The room resettled around the space Tess left. She’d thrown a sentence like a body and paid for it. Shame flared, then hardened into something I could carry. If I got out, the first name I wrote down would be hers. She could’ve stayed quiet. She didn’t. Sunshine kept her hand tangled in mine. Her pulse, a rabbit learning not to bolt. Give her an anchor, my brain said. Anything that wasn’t blood or clocks.

“Tell me your favorite breakfast,” I blurted, then committed. “Anything. Pancakes? The cereal with colors you’re not allowed to like when you’re grown? I’ll go first. There’s a taco truck by the park. Egg and chorizo. The salsa is felony good.”

“That’s not breakfast,” Juno muttered, and I heard the smile she tried to hide.

“It is for me,” I said. “Sunshine?”

“Sourdough toast,” she whispered. “The butter in the gold paper.
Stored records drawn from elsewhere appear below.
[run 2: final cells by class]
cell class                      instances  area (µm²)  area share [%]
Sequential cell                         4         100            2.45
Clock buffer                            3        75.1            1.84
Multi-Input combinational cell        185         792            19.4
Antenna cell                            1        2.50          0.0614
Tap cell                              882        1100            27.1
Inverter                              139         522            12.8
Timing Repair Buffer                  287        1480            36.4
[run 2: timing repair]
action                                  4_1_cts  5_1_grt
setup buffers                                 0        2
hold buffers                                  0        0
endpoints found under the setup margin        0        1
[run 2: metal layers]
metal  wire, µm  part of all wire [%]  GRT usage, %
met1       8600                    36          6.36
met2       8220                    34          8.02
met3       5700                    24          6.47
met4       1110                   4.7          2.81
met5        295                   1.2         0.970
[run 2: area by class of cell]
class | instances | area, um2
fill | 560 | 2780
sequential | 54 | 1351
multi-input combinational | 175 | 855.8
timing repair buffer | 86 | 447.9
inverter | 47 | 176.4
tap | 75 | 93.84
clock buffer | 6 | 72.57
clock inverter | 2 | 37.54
File: config.mk
export PLATFORM = sky130hd
export DESIGN_NAME = tx_loop
export DESIGN_NICKNAME = d
export VERILOG_FILES = /design/src/rtl/tx_loop.sv
export SDC_FILE = /design/constraint.sdc
export NUM_CORES = 1
export LEC_CHECK = 0
export ABC_AREA = 0
export CAP_MARGIN = 20
export CORE_MARGIN = 4
export CORE_UTILIZATION = 45
export DETAILED_ROUTE_END_ITERATION = 8
export PLACE_DENSITY = 0.8
export SLEW_MARGIN = 20
export SYNTH_ARGS = -nofsm -noshare
export SYNTH_HDL_FRONTEND = slang
export SYNTH_SLANG_ARGS = --single-unit
export TNS_END_PERCENT = 20
File: constraint.sdc
create_clock -name clk -period 4.2 [get_ports clk]
set_input_delay 0.42 -clock clk [delete_from_list [all_inputs] [get_ports clk]]
set_output_delay 0.42 -clock clk [all_outputs]
set_load 0.02 [all_outputs]
File: src/rtl/tx_loop.sv
// tx_loop: looping Manchester-coded VLC test frame transmitter driving DAC codes
module tx_loop #(
  parameter int WIDTH = 10,
  parameter int CLK_DIV = 8,
  parameter int PREAMBLE_BYTES = 4,
  parameter logic [7:0] SFD_BYTE = 8'hA7,
  parameter int PAYLOAD_LEN = 16,
  parameter int GAP_CHIPS = 64,
  parameter int FRAME_COUNT = 0,
  parameter logic [WIDTH-1:0] LEVEL_HIGH = {WIDTH{1'b1}},
  parameter logic [WIDTH-1:0] LEVEL_LOW = '0
) (
  input  logic             clk,
  input  logic             reset,
  input  logic             i_start,
  input  logic             i_stop,
  output logic [WIDTH-1:0] o_tx_out,
  output logic             o_tx_out_clk,
  output logic             o_tx_sfd,
  output logic             o_tx_active,
  output logic [15:0]      o_frame_cnt,
  output logic             o_done
);
  typedef enum logic [2:0] {IDLE, PREAMBLE, SFD, LEN, PAYLOAD, GAP, DONE} state_t;
  localparam int TW = $clog2(CLK_DIV);
  localparam logic [TW-1:0] TMAX = TW'(CLK_DIV - 1);
  localparam logic [15:0] PRE_LAST = 16'(PREAMBLE_BYTES * 16 - 1);
  localparam logic [15:0] PAY_LAST = 16'(PAYLOAD_LEN * 16 - 1);
  localparam logic [15:0] GAP_LAST = 16'(GAP_CHIPS - 1);
  localparam logic [15:0] FC = 16'(FRAME_COUNT);
  state_t state, state_nxt;
  logic [TW-1:0] tmr, tmr_nxt;
  logic [15:0] chip, chip_nxt, frame_cnt, cnt_nxt, sec_last;
  logic stop_lat, stop_nxt, stb, stb_nxt, wrap, last, active_nxt, chip_hi;
  logic [7:0] byte_val;
  logic [WIDTH-1:0] tx, tx_nxt;
  assign wrap = tmr == TMAX;
  assign sec_last = state == PREAMBLE ? PRE_LAST : state == PAYLOAD ? PAY_LAST : state == GAP ? GAP_LAST : 16'd15;
  assign last = chip == sec_last;
  assign active_nxt = state_nxt inside {PREAMBLE, SFD, LEN, PAYLOAD};
  assign byte_val = state_nxt == PREAMBLE ? 8'h55 :
                    state_nxt == SFD ? SFD_BYTE :
                    state_nxt == LEN ? 8'(PAYLOAD_LEN) :
                    state_nxt == PAYLOAD ? frame_cnt[7:0] + chip_nxt[11:4] : 8'h00;
  assign chip_hi = byte_val[~chip_nxt[3:1]] ^ chip_nxt[0];
  assign tx_nxt = active_nxt && chip_hi ? LEVEL_HIGH : LEVEL_LOW;
  // next state: chip timer, chip position within section, section sequencing and frame count
  always_comb begin
    state_nxt = state;
    tmr_nxt = tmr;
    chip_nxt = chip;
    cnt_nxt = frame_cnt;
    stb_nxt = 1'b0;
    stop_nxt = state == IDLE ? 1'b0 : stop_lat | i_stop;
    if (state == IDLE) begin
      if (i_start) begin
        state_nxt = PREAMBLE;
        tmr_nxt = '0;
        chip_nxt = '0;
        cnt_nxt = '0;
        stb_nxt = 1'b1;
      end
    end else if (state == DONE) begin
      state_nxt = IDLE;
    end else begin
      tmr_nxt = wrap ? '0 : tmr + TW'(1);
      if (wrap) begin
        chip_nxt = last ? 16'd0 : chip + 16'd1;
        if (last) begin
          state_nxt = state == PREAMBLE ? SFD :
                      state == SFD ? LEN :
                      state == LEN ? PAYLOAD :
                      state == PAYLOAD ? GAP :
                      (stop_lat || i_stop || (FC != 16'd0 && frame_cnt == FC)) ? DONE : PREAMBLE;
          cnt_nxt = state == PAYLOAD ? frame_cnt + 16'd1 : frame_cnt;
        end
        stb_nxt = state_nxt != DONE;
      end
    end
  end
  // state and output registers, cleared asynchronously
  always_ff @(posedge clk or negedge reset) begin
    if (!reset) begin
      state <= IDLE;
      tmr <= '0;
      chip <= '0;
      frame_cnt <= '0;
      stop_lat <= 1'b0;
      stb <= 1'b0;
      tx <= LEVEL_LOW;
    end else begin
      state <= state_nxt;
      tmr <= tmr_nxt;
      chip <= chip_nxt;
      frame_cnt <= cnt_nxt;
      stop_lat <= stop_nxt;
      stb <= stb_nxt;
      tx <= tx_nxt;
    end
  end
  assign o_tx_out = tx;
  assign o_tx_out_clk = stb;
  assign o_tx_active = state inside {PREAMBLE, SFD, LEN, PAYLOAD};
  assign o_tx_sfd = state inside {LEN, PAYLOAD};
  assign o_frame_cnt = frame_cnt;
  assign o_done = state == DONE;
endmodule

==> flow_summary_export.csv <==
group,metric,value,unit
placed_design,port_buffers,33,
grt,grt_usage,0.199,
setup_path,worst_ep_required_time,4.44,ns
finish,final_common_cell,"nor2_1",
yosys,synth_ff_type,"dfrtp_1",
detailed_routing,wirelength,8150,um
timing,post-route-period-util,0.994,
outcome,status,"complete, no violations",
finish,final_layout_size_suffix_gt1_frac,0.154,
floorplanning,core_area,6420,um2
floorplanning,die_y,89.7,um
pwr,ir_worst_vdd,0.000307,V
setup_path,r2r-start,"state[1]$_DFF_PN0_",
yosys,ys_warn_count,0,
pwr,power_frac_clock,0.198,
pwr,switchingPower,583,uW
cts,insertion_delay,0.30,ns
grt,grt_antenna_before_repair,0,
setup_path,crit_arrival,4.42,ns
detailed_routing,viasPerCell,5.95,
timing,slew_viol_final,0,
cts,cts_tree,"built",
timing,hold_viol,0,
placed_design,dp_hpwl,5910,um
finish,synthToLayoutAreaGrowth,23.7,%
detailed_routing,vias,2856,
finish,fillCellCount,537,
yosys,async_reset_ff_frac,1.00,
yosys,synth_area_per_cell,8.37,um2
yosys,synth_fp_nets,376,
finish,nNetsFinal,419,
pwr,total_power,1.50,mW
floorplanning,initial_core_util,0.468,
pwr,leakage,1.62,nW
pwr,pwr-share-comb,0.444,
floorplanning,io_pins,34,
detailed_routing,drcViolationCount,0,
floorplanning,dieArea,8050,um2
pwr,seq_power_share,0.358,
run,max_cap_viol_count,0,
finish,diodes,0,
cts,cts_root_buffer,"clkbuf_8",
grt,grt_pass1_vias,2738,
floorplanning,row_count,29,
timing,min_period,4.18,ns
detailed_routing,drtPass1Iterations,4,
yosys,synth.distinct_cells,58,
timing,tightestPinTransition,0.973,ns
setup_path,crit_fanout,5,
timing,fin_skew,0.00424,ns
cts,htreeDepth,2,
setup_path,end_kind,"flop",
floorplanning,die-width,89.7,um
yosys,synth_area_leaders,"dfrtp_1 34%, nor2_1 5.1%, ha_1 5.0%",
yosys,syn-instance-count,359,
setup_path,start_kind,"flop",
pwr,internal_power,916,uW
cts,clkSinkCount,41,
detailed_routing,drt_iter0_drc,186,
finish,final_cell_mix,"41 x nor2_1, 39 x dfrtp_1, 32 x clkdlybuf4s50_1",
timing,rsz0062_at_grt,"true",
pwr,pwr_density_cell,403,nW/um2
setup_path,path_class,"flop to flop",
finish,finalNonFillerCells,480,
timing,timing.fmax,0.239,GHz
hold_path,hp-class,"primary input to async pin",
timing,slew_headroom,0.351,
yosys,yosys.area.top_type_share,0.341,
finish,fin_util,0.579,
setup_path,reg2reg_to,"o_tx_out[8]$_DFF_PN0_",
yosys,seq_area_frac_synth,0.341,
pwr,swShare,0.389,
detailed_routing,routedWlPerCell,17.0,um
cts,clock_path_buffers,2,
setup_path,rrSetupSlack,0.02,ns
setup_path,crit_path_end,"o_tx_out[8]$_DFF_PN0_",
yosys,synth-edff-count,0,
setup_path,worstRegToRegCells,18,
cts,cts_buffers,5,
cts,clk_pin_slew,0.08,ns
timing,setup-violations-final,0,
yosys,synth_area,3010,um2
grt,grt_pass1_wl,13300,um
timing,tns,0,ns
setup_path,startpoint,"state[1]$_DFF_PN0_",
placed_design,place_congestion,0.915,
yosys,synth_seq_cells,41,
grt,grt.overflow.total,0,
detailed_routing,drtAntennaViolNets,0,
yosys,synth_area_leader_cell,"dfrtp_1",
placed_design,dp_cells,467,
grt,grt_max_degree,42,
## worst min-delay path by stage
stage	endpoint	slack (ns)	cells after the start
after floorplan	chip[0]$_DFF_PN0_	0.12	0
after global placement	chip[15]$_DFFE_PN0P_	0.48	1
after detailed placement	chip[15]$_DFFE_PN0P_	0.48	1
after CTS	state[0]$_DFF_PN0_	0.30	1
after global routing	o_frame_cnt[15]$_DFFE_PN0P_	0.34	1
final	o_frame_cnt[15]$_DFFE_PN0P_	0.27	1
## logic make-up (layout without fill, tap and decap cells)
logic type	after synthesis	in the layout	synth area share
compound gates	89	89	0.199
xor+xnor	18	18	0.0570
fa+ha+maj	13	13	0.0566
buf+inv	43	87	0.0704
flops	41	41	0.341
mux	8	8	0.0283
simple gates	147	147	0.248
## critical path: stages (launching register included)
cell and delay (ns):
dfrtp_1 0.41, or3b_4 0.43, mux2i_2 0.17, or4b_4 0.52
o21ai_4 0.24, buf_6 0.13, nor2b_1 0.04, o21ai_1 0.17
o31ai_2 0.12, ha_1 0.34, nor2b_1 0.14, o21ai_1 0.16
a21oi_1 0.12, mux2i_1 0.13, a21oi_1 0.15, a41oi_1 0.13
a211o_1 0.34, a311oi_2 0.24, a41o_1 0.13
## power groups by stage
stage | Sequential, mW | Clock, mW | Combinational (mW)
after global placement | 0.535 | 0 | 0.612
final | 0.537 | 0.297 | 0.665
after CTS | 0.530 | 0.299 | 0.637
after global routing | 0.547 | 0.325 | 0.719
after detailed placement | 0.537 | 0 | 0.633
after floorplan | 0.552 | 0 | 0.414
## cells in the mapped netlist (3+ instances only)
cell / count
inv_1: 16
nor2_1: 41
xor2_1: 8
buf_4: 11
and4_1: 3
or3_1: 6
o31ai_1: 8
a22oi_1: 6
clkbuf_1: 11
a21oi_1: 10
a22o_1: 4
mux2i_1: 7
nor2b_1: 8
o21ai_0: 29
a31oi_1: 5
nor3_1: 7
ha_1: 12
a21boi_0: 3
and2_1: 6
nand4_1: 13
xnor2_1: 9
nand2_1: 27
a211oi_1: 3
nand3_1: 18
dfrtp_1: 41
and3_1: 8
## layer usage
metal	wire, um	track usage	up-vias
li1	-	-	1373
met1	3590	0.266	1401
met2	4020	0.325	69
met3	357	0.0326	13
met4	181	0.0779	0
met5	0	0	-
## registers in the layout (all words and copies together) (netlist names)
signal / flops
chip: 16
o_frame_cnt: 16
state: 3
tmr: 3
o_tx_out: 1
o_tx_out_clk: 1
stop_lat: 1
## timing repair
action                     CTS  global route
gates resized for setup      2            25
setup endpoints to repair    1             1
pin swaps                    0            13
setup buffers                0             5
hold buffers                 0             0
## through the flow
stage / worst slack, ns / instance area [um2] / hold WS [ns]
after floorplan: 0.0412 / 3020 / 0.124
after global placement: 0.136 / 3470 / 0.481
after detailed placement: -0.0220 / 3470 / 0.484
after CTS: 0.0239 / 3580 / 0.297
after global routing: -0.180 / 3720 / 0.338
final: 0.0237 / 3720 / 0.268
## layout make-up
cell class | instances | area (um2) | share of cell area
multi-input combinational | 275 | 1880 | 0.505
clock buffer | 7 | 96.3 | 0.0259
tap | 77 | 96.3 | 0.0259
clock inverter | 1 | 5.00 | 0.00135
sequential | 41 | 1030 | 0.277
timing repair buffer | 61 | 547 | 0.147
inverter | 18 | 67.6 | 0.0182
Power figures use the tool's default switching activity.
And jam. The good kind. Not the kind that lies on the label.”

“Excellent.” I tightened my fingers around hers like naming it could put some of it back in her.

Cap didn’t interrupt. He didn’t need to. His approval lived in the quiet. It warmed me in a place that had nothing to do with air temperature.

Paper rustled somewhere near the corridor door. A voice with crisp edges passed close, then away again, men downstairsstraightened just because of how the consonants clipped. Trained. I filed the cadence and let it go; there was nothing useful I could do with it from here.

“Why do they keep us close?” Sunshine asked, voice little but not shaking now.

“They don’t see a threat behind bars,” Cap said. “Close makes counting easy.”

“How’s that a mistake?”

“Because we’re already using it.”

We settled into a quiet that wasn’t empty. I tapped two fingers into Cap’s wrist through our seam. He answered two back. Not a code. Enough.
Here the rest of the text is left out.